Here is a block of records. Copy every line in it that includes "cells".

------

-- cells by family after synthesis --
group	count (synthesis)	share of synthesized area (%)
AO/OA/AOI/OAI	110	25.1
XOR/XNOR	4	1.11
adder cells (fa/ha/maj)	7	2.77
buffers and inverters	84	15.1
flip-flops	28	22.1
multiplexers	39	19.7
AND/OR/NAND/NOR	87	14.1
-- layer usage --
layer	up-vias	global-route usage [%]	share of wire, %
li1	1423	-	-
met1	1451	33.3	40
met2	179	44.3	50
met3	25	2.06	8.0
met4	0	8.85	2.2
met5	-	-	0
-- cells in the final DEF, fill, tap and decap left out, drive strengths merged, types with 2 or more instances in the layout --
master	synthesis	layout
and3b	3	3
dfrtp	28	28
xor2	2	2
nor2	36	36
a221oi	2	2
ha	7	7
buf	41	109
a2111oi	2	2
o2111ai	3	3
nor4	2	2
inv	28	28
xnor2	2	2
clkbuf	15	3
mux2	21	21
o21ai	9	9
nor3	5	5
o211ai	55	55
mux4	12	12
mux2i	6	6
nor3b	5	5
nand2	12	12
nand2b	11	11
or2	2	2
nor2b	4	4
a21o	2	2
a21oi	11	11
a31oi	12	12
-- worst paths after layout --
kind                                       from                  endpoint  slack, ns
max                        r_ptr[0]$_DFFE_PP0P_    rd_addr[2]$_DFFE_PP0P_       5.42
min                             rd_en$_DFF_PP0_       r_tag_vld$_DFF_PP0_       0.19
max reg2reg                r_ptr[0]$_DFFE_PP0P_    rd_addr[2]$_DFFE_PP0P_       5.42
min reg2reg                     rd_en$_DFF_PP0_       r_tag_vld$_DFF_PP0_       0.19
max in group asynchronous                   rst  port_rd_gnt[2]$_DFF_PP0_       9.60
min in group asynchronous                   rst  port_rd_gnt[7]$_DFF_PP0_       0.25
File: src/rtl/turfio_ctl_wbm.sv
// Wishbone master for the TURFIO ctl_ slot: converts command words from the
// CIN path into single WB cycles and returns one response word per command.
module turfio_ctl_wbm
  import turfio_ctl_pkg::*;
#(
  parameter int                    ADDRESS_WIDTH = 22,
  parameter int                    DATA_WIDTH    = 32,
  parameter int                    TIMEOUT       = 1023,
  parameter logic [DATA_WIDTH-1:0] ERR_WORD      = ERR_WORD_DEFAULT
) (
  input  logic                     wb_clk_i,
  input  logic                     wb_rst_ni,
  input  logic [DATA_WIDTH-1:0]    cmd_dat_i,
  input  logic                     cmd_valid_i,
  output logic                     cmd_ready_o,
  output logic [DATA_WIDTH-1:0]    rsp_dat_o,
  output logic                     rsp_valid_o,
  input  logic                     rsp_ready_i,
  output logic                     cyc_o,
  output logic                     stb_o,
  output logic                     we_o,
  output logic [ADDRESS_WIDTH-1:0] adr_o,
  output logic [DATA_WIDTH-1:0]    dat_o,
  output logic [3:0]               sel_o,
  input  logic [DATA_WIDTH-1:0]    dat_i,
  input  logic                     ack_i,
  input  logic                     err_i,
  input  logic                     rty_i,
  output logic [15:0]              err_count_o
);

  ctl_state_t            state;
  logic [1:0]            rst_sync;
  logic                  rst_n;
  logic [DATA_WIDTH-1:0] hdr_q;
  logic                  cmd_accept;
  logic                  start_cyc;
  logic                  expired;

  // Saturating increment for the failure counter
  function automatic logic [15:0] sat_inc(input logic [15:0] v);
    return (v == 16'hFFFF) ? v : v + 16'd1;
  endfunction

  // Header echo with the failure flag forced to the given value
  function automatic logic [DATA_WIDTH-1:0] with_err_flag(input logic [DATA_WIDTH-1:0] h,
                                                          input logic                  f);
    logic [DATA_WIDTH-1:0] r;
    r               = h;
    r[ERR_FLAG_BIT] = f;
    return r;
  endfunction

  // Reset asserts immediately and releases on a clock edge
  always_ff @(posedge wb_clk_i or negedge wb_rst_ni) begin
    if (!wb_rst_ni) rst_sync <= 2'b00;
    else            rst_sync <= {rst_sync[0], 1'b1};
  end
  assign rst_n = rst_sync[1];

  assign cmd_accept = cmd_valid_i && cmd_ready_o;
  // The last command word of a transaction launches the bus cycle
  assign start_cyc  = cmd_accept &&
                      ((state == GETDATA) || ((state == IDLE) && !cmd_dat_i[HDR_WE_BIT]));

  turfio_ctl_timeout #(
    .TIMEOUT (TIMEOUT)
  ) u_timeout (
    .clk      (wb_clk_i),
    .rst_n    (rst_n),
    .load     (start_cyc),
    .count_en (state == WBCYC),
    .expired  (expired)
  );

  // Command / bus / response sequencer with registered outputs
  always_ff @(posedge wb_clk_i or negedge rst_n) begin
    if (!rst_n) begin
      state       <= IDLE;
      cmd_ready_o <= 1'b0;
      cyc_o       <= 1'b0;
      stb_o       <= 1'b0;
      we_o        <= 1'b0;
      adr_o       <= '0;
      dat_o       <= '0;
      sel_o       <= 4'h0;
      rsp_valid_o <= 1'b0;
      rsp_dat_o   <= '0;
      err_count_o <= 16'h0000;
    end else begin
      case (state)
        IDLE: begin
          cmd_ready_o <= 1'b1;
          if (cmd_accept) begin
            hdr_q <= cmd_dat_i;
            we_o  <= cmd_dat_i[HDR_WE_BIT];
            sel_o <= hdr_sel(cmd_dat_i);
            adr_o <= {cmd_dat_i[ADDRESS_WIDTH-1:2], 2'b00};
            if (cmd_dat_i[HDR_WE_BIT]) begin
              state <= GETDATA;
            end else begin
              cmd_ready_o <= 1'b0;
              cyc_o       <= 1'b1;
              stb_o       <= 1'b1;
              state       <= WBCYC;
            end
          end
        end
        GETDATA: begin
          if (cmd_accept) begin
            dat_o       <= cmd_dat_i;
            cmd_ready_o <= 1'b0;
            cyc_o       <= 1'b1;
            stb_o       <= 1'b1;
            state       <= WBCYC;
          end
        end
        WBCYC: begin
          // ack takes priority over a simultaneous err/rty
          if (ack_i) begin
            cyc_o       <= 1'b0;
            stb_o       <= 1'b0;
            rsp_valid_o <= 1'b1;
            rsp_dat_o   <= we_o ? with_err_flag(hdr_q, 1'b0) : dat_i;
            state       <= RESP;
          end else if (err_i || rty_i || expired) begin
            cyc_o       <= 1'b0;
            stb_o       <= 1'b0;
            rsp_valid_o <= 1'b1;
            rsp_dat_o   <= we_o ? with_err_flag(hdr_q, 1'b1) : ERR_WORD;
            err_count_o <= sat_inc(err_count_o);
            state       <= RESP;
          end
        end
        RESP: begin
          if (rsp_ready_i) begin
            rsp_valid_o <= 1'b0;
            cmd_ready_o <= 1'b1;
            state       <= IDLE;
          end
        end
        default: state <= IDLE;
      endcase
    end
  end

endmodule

------

# TASK SOLUTION
-- cells by family after synthesis --
adder cells (fa/ha/maj)	7	2.77
-- cells in the final DEF, fill, tap and decap left out, drive strengths merged, types with 2 or more instances in the layout --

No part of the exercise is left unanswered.